Cross-Validated Off-Policy Evaluation
Matej Cief, Branislav Kveton, Michal Kompan
TL;DR
Problem: estimating $V(\pi)$ in off-policy settings where ground-truth policy value is unknown, and selecting estimators or tuning hyper-parameters is challenging. Approach: adapt cross-validation to OPE by using an unbiased validator on held-out data and a training/validation split strategy, culminating in the Off-Policy Cross-Validation (OCV) algorithm with a one-standard-error rule. Contributions: a general, simple, and efficient framework for estimator selection and hyper-parameter tuning in OPE, validated on nine real datasets and outperforming state-of-the-art baselines. Significance: enables data-driven, robust OPE in contexts where online experimentation is costly or risky, with potential extensions to offline policy learning and reinforcement learning.
Abstract
We study estimator selection and hyper-parameter tuning in off-policy evaluation.

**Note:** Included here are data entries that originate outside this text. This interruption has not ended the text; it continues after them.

### src/tea_block_encrypt_alt_delta_macros.svh
// Assertion helpers shared by the RTL.
`ifndef TEA_BLOCK_ENCRYPT_ALT_DELTA_MACROS_SVH
`define TEA_BLOCK_ENCRYPT_ALT_DELTA_MACROS_SVH

// Same-cycle implication, disabled while reset is asserted.
`define TBE_ASSERT_IMP(label, clk, rst_n, ante, cons, msg) \
  label: assert property (@(posedge clk) disable iff (!rst_n) (ante) |-> (cons)) \
    else $error(msg);

// Next-cycle implication, disabled while reset is asserted.
`define TBE_ASSERT_NEXT(label, clk, rst_n, ante, cons, msg) \
  label: assert property (@(posedge clk) disable iff (!rst_n) (ante) |=> (cons)) \
    else $error(msg);

`endif

### src/tbe_pkg.sv
package tbe_pkg;

  localparam int unsigned WordW = 32;

  // Round constant, one below the textbook value on purpose.
  localparam logic [WordW-1:0] ROUND_DELTA = 32'h9E37_79B8;

  localparam int unsigned ShiftLeft  = 4;
  localparam int unsigned ShiftRight = 5;

  typedef logic [WordW-1:0] word_t;

  typedef struct packed {
    word_t right;
    word_t left;
  } block_t;

  typedef enum logic [1:0] {
    CFG_KEY0 = 2'd0,
    CFG_KEY1 = 2'd1,
    CFG_KEY2 = 2'd2,
    CFG_KEY3 = 2'd3
  } cfg_reg_e;

endpackage

### src/tbe_stage.sv
// One half round: updates the left word from the right word, then swaps
// the halves so every stage has the same shape.
module tbe_stage (
  input  logic           clk_i,
  input  logic           rst_ni,
  input  logic           en_i,
  input  logic           valid_i,
  input  tbe_pkg::block_t blk_i,
  input  tbe_pkg::word_t ka_i,
  input  tbe_pkg::word_t kb_i,
  input  tbe_pkg::word_t sum_i,
  output logic           valid_o,
  output tbe_pkg::block_t blk_o
);

  logic            valid_q;
  tbe_pkg::block_t blk_q;
  tbe_pkg::block_t blk_d;
  tbe_pkg::word_t  mix;

  always_comb begin
    mix = ((blk_i.right << tbe_pkg::ShiftLeft) + ka_i)
        ^ (blk_i.right + sum_i)
        ^ ((blk_i.right >> tbe_pkg::ShiftRight) + kb_i);
    blk_d.left  = blk_i.right;
    blk_d.right = blk_i.left + mix;
  end

  always_ff @(posedge clk_i or negedge rst_ni) begin
    if (!rst_ni) begin
      valid_q <= 1'b0;
    end else if (en_i) begin
      valid_q <= valid_i;
    end
  end

  always_ff @(posedge clk_i) begin
    if (en_i && valid_i) begin
      blk_q <= blk_d;
    end
  end

  assign valid_o = valid_q;
  assign blk_o   = blk_q;

endmodule
### config.mk
export PLATFORM = sky130hd
export DESIGN_NAME = tbe_stage
export DESIGN_NICKNAME = d
export VERILOG_FILES = /design/src/tea_block_encrypt_alt_delta_macros.svh /design/src/tbe_pkg.sv /design/src/tbe_stage.sv
export SDC_FILE = /design/constraint.sdc
export NUM_CORES = 1
export LEC_CHECK = 0
export BUFFER_PORTS_ARGS = -buffer_cell sky130_fd_sc_hd__buf_2
export CELL_PAD_IN_SITES_DETAIL_PLACEMENT = 1
export CELL_PAD_IN_SITES_GLOBAL_PLACEMENT = 2
export CORE_ASPECT_RATIO = 2
export CORE_MARGIN = 4
export CORE_UTILIZATION = 25
export CTS_CLUSTER_DIAMETER = 80
export CTS_CLUSTER_SIZE = 12
export DETAILED_ROUTE_END_ITERATION = 10
export PLACE_DENSITY = 0.69
export SLEW_MARGIN = 10
export SYNTH_ARGS = -nofsm -noshare
export SYNTH_HDL_FRONTEND = slang
export SYNTH_SLANG_ARGS = --single-unit
### constraint.sdc
create_clock -name clk_i -period 0.8 [get_ports clk_i]
set_input_delay 0 -clock clk_i [delete_from_list [all_inputs] [get_ports clk_i]]
set_output_delay 0 -clock clk_i [all_outputs]
set_load 0.01 [all_outputs]
==> results of run 1 <==
==> cell usage in the layout, fill, tap and decap left out, types with 10 or more instances in the layout <==
cell           count
xnor2_2           31
a21oi_1           64
a21o_1            51
ha_4              19
inv_1             17
a21oi_2           27
nand4_1           11
dlygate4sd3_1     24
nor2_2            10
nor2_1            33
xor2_1            24
nand3_1           20
xnor2_1          105
o21ai_2           12
nand2_1           44
o21ai_1           13
buf_4            394
edfxtp_1          64
o21ai_0           31
ha_1             100
buf_6             52
o21a_1            16
a21oi_4           13
buf_2            219
==> power by group <==
part | leakage, nW | switching [mW] | internal, mW
logic | 6.45 | 16.1 | 18.2
clock network | 0.132 | 1.89 | 2.12
registers | 0.613 | 0.195 | 5.23
==> final timing paths <==
check / end / slack (ps) / depth (start not counted)
max: blk_o[62]$_DFFE_PP_ / -3470 / 25
min: blk_o[32]$_DFFE_PP_ / -100 / 2
max reg2reg: valid_o$_DFFE_PN0P_ / 60 / 1
min reg2reg: valid_o$_DFFE_PN0P_ / 510 / 1
max in group asynchronous: valid_o$_DFFE_PN0P_ / 240 / 3
min in group asynchronous: valid_o$_DFFE_PN0P_ / 460 / 3
==> per-stage QoR <==
stage | cells | TNS (ps) | power (mW)
final | 2035 | -85120 | 43.72
after global routing | 2034 | -91250 | 46.42
after CTS | 1997 | -80720 | 39.86
after detailed placement | 1939 | -97840 | 30.99
after global placement | 1939 | -94940 | 30.51
after floorplan | 902 | -76060 | 18.62
==> cells by family after synthesis <==
family                     after synthesis
AOI/OAI and AO/OA                      305
xor gates and xnor gates               175
adders and majority gates              125
buffers and inverters                   25
DFF                                     65
muxes                                    1
and+or+nand+nor                        206
==> per-layer routing <==
metal	global-route usage, %	vias up
met2	46.85	290
met1	16.80	4736
li1	-	4779
met3	3.399	132
met4	14.62	8
met5	0	-
==> flip-flops by register name, summed over array words and instances, names as in the netlist <==
signal and flops:
blk_o 64, valid_o 1
==> repair_timing <==
action                     in CTS  in global routing
hold endpoints to repair       23                  1
resized for setup             199                100
pin swaps                     108                106
setup endpoints to repair      97                 97
buffers inserted               24                 48
==> cell type report <==
cell class | count | area [sq um] | share of cell area [%]
repair buffers | 694 | 4975 | 32.21
clock buffers | 9 | 225.2 | 1.458
multi-input cells | 812 | 7634 | 49.42
flip-flops and latches | 65 | 1947 | 12.60
well taps | 427 | 534.3 | 3.459
diodes | 2 | 5.005 | 0.03240
clock inverters | 7 | 55.05 | 0.3564
inverters | 19 | 71.32 | 0.4617
==> impl_results.md, run 1 <==
- Cell variety after synth: 70
- Post-placement setup slack: -4042 ps
- Layout fillers: between 3k and 4k
- Clk root buf: clkbuf_16
- RSZ-0062 raised after global routing: yes
- Total wire length: about 42 mm
- Mapped Area: 8230 sq um
- Setup Skew: 0 ps
- Vias per inst: between 4 and 5
- Initial Utilization: between 20% and 30%
- Synth Area in Simple Gates: 12.48%
- Post-layout min period: between 4000 and 5000 ps
- Worst path slowest cell: fa_2
- Placed cell area: between 10,000 and 15,000 sq um
- Synth top cells by count: 145 x xnor2_1, 121 x ha_1, 101 x a21oi_1
- Syn avg cell area: 9.125 sq um
- Slowest stage delay, CP: 370 ps
- Cts bufs inserted: 9
- Core area: 32,350 sq um
- Worst Path Required: a little over 900 ps
- Critical Path AT: 4400 ps
- Crit path kind: in2reg
- Post-synth top area share: 23.35%
- Max Used Layer: met5
- Setup crit start: blk_i[32]
- PortBufs: ~230
- Synth Net Count: 1,191
- Initial antenna violation count: 6
- Synth Area in Compound Gates: 24.23%
- Largest net degree at the start of global routing: 35
- Synth Flop Type: edfxtp_1
- Most common cell in the synthesized netlist: xnor2_1
- Final Wtd Congestion: 0.9148
- Register area share after synthesis: 23.65%
- HP Class: in2reg
- Post-DR wirelength/cell: 20.54 microns
- First-pass GRT wire length: 59.48 mm
- Top cells by area, synth: edfxtp_1 23%, ha_1 18%, xnor2_1 15%
- WP buf/inv: 5
- Worst-path clk slew: 70 ps
- Dpl hpwl: 34.22 mm
- Aggregate global-route resource usage: 22.00%
- Grt ovf: 0
- Leakage: ~7 nW
- Worst setup SP type: primary input
- Worst r2r src: valid_o$_DFFE_PN0P_
- Endpoints failing setup: 96
- Vias in the first global route: 11.12k
- CTS Buffer Depth: 2
- Hold slack: -100.3 ps
- Post-Synthesis Cells: 902
- Top delay family on crit path: compound AO/OA/AOI/OAI gates
- Slew @ Worst Pin: 549.5 ps
- Design area: roughly 15,000 sq um
- DRT Pass-1 Iters: 4
- Yosys warnings: 0
- Clk Latency, worst-skew pair: 380 ps
- Adder-Cell Fraction of Synth Area: 19.37%
- Mux contribution to synthesized area: 0.1368%
- M1 wire length: 11.70 mm
- Min-delay src: blk_i[0]
- Die ar.: between 30,000 and 40,000 sq um
- Final period util: 534.0%
- Max-Cap Viols: 0
- Yosys reg bits: 65
- Maximum clock rate: 234.1 MHz
- Area growth syn-to-layout: 87.67%
- Cell taking the most area after synthesis: edfxtp_1
- I/O pin count: about 230
- Metal3 WL: approximately 1.5 mm
- Failing checks: hold timing, setup timing
- Die Y: 264.6 microns
- Post-synth EDFFs: 64
- H-tree depth: 3
- Xor/xnor cell area share of the yosys netlist: 18.96%
- Worst setup EP type: flop
- Hold Fails Final Rpt: 1
- Nets: 1,890
- CTS tree: built
- Final WS setup: -3472 ps
- Max IR drop VDD: 1381 uV
- Core Util, Final: 47.75%
- Crit path max fanout: 4
- Routed length on met2: 25.29 mm
- Sink Count: 65
- Residual DRC: 0
- Slew Limit Fails: 0
- Status: finished with violations
- Chip width: 136.3 microns
- Layout cells sized above 1: 55.42%
- Main combinational cell family by area after synthesis: compound AO/OA/AOI/OAI gates
- Relative max-transition margin: 63.08%
- Via count: 9,945
- Post-route ant nets: 0
- Iter 0 DRT Violations: 268
- Power density cells: 2830 nW/um^2
- CTS Hold Bufs: 24
- Ys async rst share: 1.538%
- Num rows: 93
Note: power is estimated with default switching activity, not from simulation.
==> run 2: changes to the inputs <==
clock period = 3.6 ns   (was 0.8 ns; I/O delays follow)
==> run 2 against run 1 <==
The run ends with setup timing left. Wire length shrank 4.0%. Non-clock buffer count shrank 77. Die area is the same. Register-to-register slack gained 2200 ps. Total power shrank 80%.
==> impl_results.md, run 2 (synthesis results as in run 1) <==
- Status: finished with violations
- Failing checks: setup timing
- Grt ovf: 0 (unchanged)
- Leakage: 6.626 nW (-7.9%)
- Crit path max fanout: 3 (-1)
- I/O pin count: 229 (unchanged)
- Hold Fails Final Rpt: 0 (-1)
- Aggregate global-route resource usage: 21.52% (-0.49 points)
- Cts bufs inserted: 9 (unchanged)
- Total wire length: 40.13 mm (-4.0%)
- Post-DR wirelength/cell: 20.48 microns (-0.33%)
- Final WS setup: -699.6 ps (+2772 ps)
- Post-route ant nets: 0 (unchanged)
- CTS tree: built
- Initial Utilization: 25.44% (unchanged)
- Worst r2r src: valid_o$_DFFE_PN0P_
- Gate power share: 74.9% (-3.5 points)
- Nets: 1,813 (-4.1%)
- Slew @ Worst Pin: 952.2 ps (+402.7 ps)
- RR Endpoint: valid_o$_DFFE_PN0P_
- DRT Pass-1 Iters: 4 (unchanged)
- First-pass GRT wire length: 57.97 mm (-2.6%)
- Dpl hpwl: 33.36 mm (-2.5%)
- Area growth syn-to-layout: 72.88%
- Slew Limit Fails: 0 (unchanged)
- Worst-path clk slew: 70 ps (about the same)
- Num rows: 93 (unchanged)
- Setup crit start: blk_i[32]
- PortBufs: 228 (unchanged)
- Final Wtd Congestion: 0.9029 (-1.3%)
- Maximum clock rate: 232.6 MHz
- Core area: 32,350 sq um (unchanged)
- Pwr Total: 8.916 mW (-80%)
- Via count: 9,606 (-3.4%)
- Sink Count: 65 (unchanged)
- Reg power frac: 13.5% (+1.1 points)
- HP Class: in2reg
- Residual DRC: 0 (unchanged)
- Placed cells: 1,875 (-3.3%)
- Reg-to-reg slack, setup: 2290 ps (+2230 ps)
- Hold endpoint: blk_o[22]$_DFFE_PP_
- Cell count of the worst hold path: 2 (unchanged)
- Clk root buf: clkbuf_16
- Layout cells sized above 1: 49.51% (-5.9 points)
- Critical Path AT: 4420 ps (+20 ps)
- Crit path kind: in2reg
- Switching share of power: 41.10% (-0.45 points)
- Core Util, Final: 43.99% (-3.8 points)
- Layout fillers: 3,869 (+1.5%)
- Worst Path Required: 3720 ps (+2790 ps)
- Final period util: 119.4%
- Setup Skew: 0 ps (unchanged)
- Commonest non-fill, non-tap cell in the layout: buf_4
- Largest net degree at the start of global routing: 65 (+86%)
- Commonest cells after routing, fill and taps aside: 347 x buf_4, 222 x buf_2, 119 x xnor2_1, 107 x ha_1, 69 x a21oi_1
- Power density cells: 626.6 nW/um^2 (-78%)
- Switching power: 3.664 mW (-80%)
- Die Y: 264.6 microns (unchanged)
- Clock network fraction of total power: 11.6% (+2.4 points)
- Vias in the first global route: 10.68k (-4.0%)
- Min-delay src: blk_i[54]
- Initial antenna violation count: 5 (-1)
- Max-Cap Viols: 0 (unchanged)
- Vias per inst: 4.901 (+0.29%)
- Layout Cells excl Fill: 1,960 (-3.7%)
- Die ar.: 36,070 sq um (unchanged)
- Worst setup EP type: flop
- Worst Reg-to-Reg Cells: 2 (+1)
- Chip width: 136.3 microns (unchanged)
- Post-layout min period: 4300 ps
- H-tree depth: 3 (unchanged)
- Design internal power: 5.252 mW (-79%)
- Endpoints failing setup: 15 (-84%)
- Setup TNS Final: -5468 ps (+79,660 ps)
- RSZ-0062 raised after global routing: yes
- Clk Latency, worst-skew pair: 370 ps (about the same)
- Number of flip-flops in the largest register: 64 (unchanged)
- Max IR drop VDD: 289.1 uV (-79%)
- Iter 0 DRT Violations: 237 (-12%)
- CTS Buffer Depth: 2 (unchanged)
- Relative max-transition margin: 36.52% (-27 points)
- Worst setup SP type: primary input
-- run 2: final cells by class --
class | instances | area [sq um] | share of cell area, %
multi-input combinational | 812 | 7101 | 49.90
sequential | 65 | 1947 | 13.68
inverter | 19 | 71.32 | 0.5012
clock inverter | 7 | 102.6 | 0.7211
timing repair buffer | 617 | 4238 | 29.78
tap | 427 | 534.3 | 3.755
antenna | 4 | 10.01 | 0.07035
clock buffer | 9 | 225.2 | 1.583
-- run 2: worst max-delay path by stage --
| stage | to | slack [ps] |
|---|---|---|
| 6_report | blk_o[62]$_DFFE_PP_ | -700 |
| 5_1_grt | blk_o[63]$_DFFE_PP_ | -870 |
| 4_1_cts | blk_o[63]$_DFFE_PP_ | -660 |
| 3_5_place_dp | blk_o[63]$_DFFE_PP_ | -1190 |
| 3_3_place_gp | blk_o[61]$_DFFE_PP_ | -1080 |
| 2_1_floorplan | blk_o[63]$_DFFE_PP_ | -500 |
-- run 2: worst max-delay path, stage by stage --
cell and delay (ps):
buf_8 100, ha_4 150, fa_2 350, a21o_1 190
a22oi_2 240, buf_4 180, a21oi_4 50, a21o_1 170
a21oi_2 160, o21ai_2 90, a21o_1 170, a21oi_2 170
o221ai_2 140, xor2_2 180, ha_1 330, and3_4 160
buf_4 130, a221o_1 330, a21oi_2 150, nor2b_1 80
a2111o_1 400, a31o_1 260, a21oi_2 130, xnor2_1 80
-- run 2: power by group through the flow --
stage	Sequential (mW)	Clock, mW	Combinational, mW
2_1_floorplan	1.32	0	2.80
3_3_place_gp	1.22	0	5.38
3_5_place_dp	1.23	0	5.49
4_1_cts	1.21	1.07	6.19
5_1_grt	1.22	1.10	7.21
6_report	1.21	1.04	6.68
-- run 2: stage by stage --
| step | worst slack [ps] | instance area, sq um | hold WS, ps |
|---|---|---|---|
| global placement | -1083 | 12400 | -225.1 |
| detailed placement | -1193 | 12400 | -224.1 |
| CTS | -659.1 | 13710 | 0.05554 |
| floorplan | -498.9 | 8325 | -295.6 |
| finish | -699.6 | 14230 | 6.229 |
| global route | -865.7 | 14230 | 3.047 |
-- run 2: routing by layer --
metal / vias to the layer above / track usage [%] / wire length, microns
met5: - / 0 / 13
met4: 2 / 15.43 / 3096
met3: 120 / 3.551 / 1482
met2: 265 / 45.14 / 24200
met1: 4606 / 16.39 / 11340
li1: 4613 / - / -
-- run 2: timing repair --
item / CTS / global route
gates resized for setup: 115 / 64
setup endpoints to repair: 17 / 16
endpoints found under the hold margin: 22 / 1
hold buffers: 24 / 1
pin swaps: 75 / 84
setup buffers: 23 / 28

Although cross-validation is the most popular method for model selection in supervised learning, off-policy evaluation relies mostly on theory, which provides only limited guidance to practitioners. We show how to use cross-validation for off-policy evaluation. This challenges a popular belief that cross-validation in off-policy evaluation is not feasible. We evaluate our method empirically and show that it addresses a variety of use cases.